Acquired by Lanyon in December 2014, GenieConnect's mobile technology was already integrated with many of Lanyon's existing solutions.

===Lanyon Solutions===
Formed in early 2014 with the merger of Active Network Business Solutions Group and Lanyon, Lanyon Solutions expanded its software offering focus through several key mergers and acquisitions. The company acquired group hotel reservations company Passkey in April 2014 and mobile application company GenieConnect in December 2014.

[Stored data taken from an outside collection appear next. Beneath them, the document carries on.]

### src/rtl/core/apr_pkg.sv
`default_nettype none
package apr_pkg;

    localparam int COORD_W = 24;
    localparam int EXT_W   = 23;
    localparam int COEF_W  = 24;
    localparam int PROD_W  = 2 * COEF_W;
    // products, offset scaled by 2^COEF_FRAC_BITS and corner terms, with headroom
    localparam int ACC_W   = 52;

    typedef enum logic [2:0] {
        REG_COEF_XX  = 3'd0,
        REG_COEF_XY  = 3'd1,
        REG_OFFSET_X = 3'd2,
        REG_COEF_YX  = 3'd3,
        REG_COEF_YY  = 3'd4,
        REG_OFFSET_Y = 3'd5
    } t_reg_idx;

    localparam logic OP_POINT = 1'b0;
    localparam logic OP_RECT  = 1'b1;

    typedef struct packed {
        logic                      operation;
        logic signed [COORD_W-1:0] pos_x;
        logic signed [COORD_W-1:0] pos_y;
        logic        [EXT_W-1:0]   extent_w;
        logic        [EXT_W-1:0]   extent_h;
    } t_req;

    typedef struct packed {
        logic signed [COORD_W-1:0] out_x;
        logic signed [COORD_W-1:0] out_y;
        logic        [EXT_W-1:0]   out_w;
        logic        [EXT_W-1:0]   out_h;
        logic                      clipped;
    } t_res;

    // rounded low and high ends of one output axis
    typedef struct packed {
        logic signed [ACC_W-1:0] lo;
        logic signed [ACC_W-1:0] hi;
    } t_span;

endpackage
`default_nettype wire

### src/rtl/core/apr_box.sv
`default_nettype none
module apr_box
    import apr_pkg::*;
(
    input  wire logic  i_clk,
    input  t_span      i_span_x,
    input  t_span      i_span_y,
    output t_res       o_res
);

    localparam logic signed [ACC_W-1:0] C_MAX = ACC_W'((2 ** (COORD_W - 1)) - 1);
    localparam logic signed [ACC_W-1:0] C_MIN = -C_MAX - 1;
    localparam logic signed [ACC_W-1:0] E_MAX = ACC_W'((2 ** EXT_W) - 1);
    localparam logic signed [ACC_W-1:0] ZERO  = '0;

    function automatic logic [COORD_W:0] sat_coord(input logic signed [ACC_W-1:0] v);
        logic [COORD_W:0] r;
        if (v > C_MAX) begin
            r = {1'b1, C_MAX[COORD_W-1:0]};
        end else if (v < C_MIN) begin
            r = {1'b1, C_MIN[COORD_W-1:0]};
        end else begin
            r = {1'b0, v[COORD_W-1:0]};
        end
        return r;
    endfunction

    function automatic logic [EXT_W:0] sat_ext(input logic signed [ACC_W-1:0] v);
        logic [EXT_W:0] r;
        if (v > E_MAX) begin
            r = {1'b1, E_MAX[EXT_W-1:0]};
        end else if (v < ZERO) begin
            r = {1'b1, {EXT_W{1'b0}}};
        end else begin
            r = {1'b0, v[EXT_W-1:0]};
        end
        return r;
    endfunction

    logic signed [ACC_W-1:0] ext_x, ext_y;
    logic [COORD_W:0]        sx, sy;
    logic [EXT_W:0]          sw, sh;
    t_res                    n_res, r_res;

    assign ext_x = i_span_x.hi - i_span_x.lo;
    assign ext_y = i_span_y.hi - i_span_y.lo;

    always_comb begin
        sx = sat_coord(i_span_x.lo);
        sy = sat_coord(i_span_y.lo);
        sw = sat_ext(ext_x);
        sh = sat_ext(ext_y);
        n_res.out_x   = sx[COORD_W-1:0];
        n_res.out_y   = sy[COORD_W-1:0];
        n_res.out_w   = sw[EXT_W-1:0];
        n_res.out_h   = sh[EXT_W-1:0];
        n_res.clipped = sx[COORD_W] | sy[COORD_W] | sw[EXT_W] | sh[EXT_W];
    end

    always_ff @(posedge i_clk) begin
        r_res <= n_res;
    end

    assign o_res = r_res;

endmodule
`default_nettype wire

Lanyon Solutions relocated its headquarters to downtown Dallas, Texas, with offices in Draper, Utah; London, UK; Philadelphia, Pennsylvania; Singapore, Singapore; and Waltham, Massachusetts.

==Products and Services==
Lanyon serves the meetings, events and travel industries with a variety of software products for both businesses and hotels. Lanyon has a large focus on enterprise, serving more than 80% of the Fortune 100, 10,000 small and medium-sized businesses and over 100,000 hotels. The company's solutions are designed to manage costs, spend and data related to meetings and hotels, while enabling hoteliers to offer venues and services to corporations and associations.

Introduced in 2013, Lanyon Smart Events Cloud solution brings together strategic meetings management and event marketing technologies into a single solution. Smart Events Cloud solution includes these products:
- Lanyon Events (formerly Conference) – event marketing and conference technology, with check-in, registration, exhibitor resource center, speaker resource center, lead retrieval capabilities, and attendee data
- Lanyon Meetings (formerly StarCite) – strategic meetings management technology with virtual meeting venue tours The product is designed to provide visibility and automate the RFP process, help customers save money, and promote corporate policy compliance
- Lanyon Mobile (formerly GenieConnect) – mobile apps which can be integrated with the company's Smart Events Cloud and registration tool RegOnline The technology offers iBeacon polling and surveys, OmniStream social activity, and attendee tracking
- RegOnline by Lanyon – online registration software for SMBs and associations with venue sourcing
- Lanyon Travel – software to manage corporate transient travel

For hoteliers, Lanyon provides RFP management software to respond to meetings and transient eRFPs and hotel booking systems. Product offerings include:
- Lanyon Passkey – group reservation system for hotels and destinations This includes technology designed to help hotels upsell additional services to meeting guests. Lanyon plans to integrate Passkey's hotel reservation technology, which allows guests to book hotel rooms online, into its Smart Events Cloud solution.
- Lanyon Group (formerly MarketView) – software for hotels to manage request for proposals (RFPs) for group meetings and events
- Lanyon Transient – software for hotels to manage RFPs for corporate transient travel

==Patents==
- In 2009, StarCite received a patent for “System and Method for Enterprise Event Marketing and Management Automation”, patent number 7,523,385.
- In 2011, StarCite received a patent for “Event Planning System”, patent number 8,065,171.
- In 2012, Lanyon received a patent for its rate auditing process.

==Awards==
- In November 2011, StarCite received the 2011 Innovation Award from Cisco.
- In January 2013, JR Sherman, SVP of Active Network Business Solutions group, was recognized as one of 25 Most Influential Business Travel Executives of 2012.
- In November 2013, GenieConnect received the EIBTM technology award for the company's MarketingConnect data analytics tool.
- In 2014, Adobe Summit and Active Conference received the Best Overall Use of Data Collection Technology award.
- In June 2014, JR Sherman, President of Lanyon, was recognized as a 2014 Changemaker for meetings and events.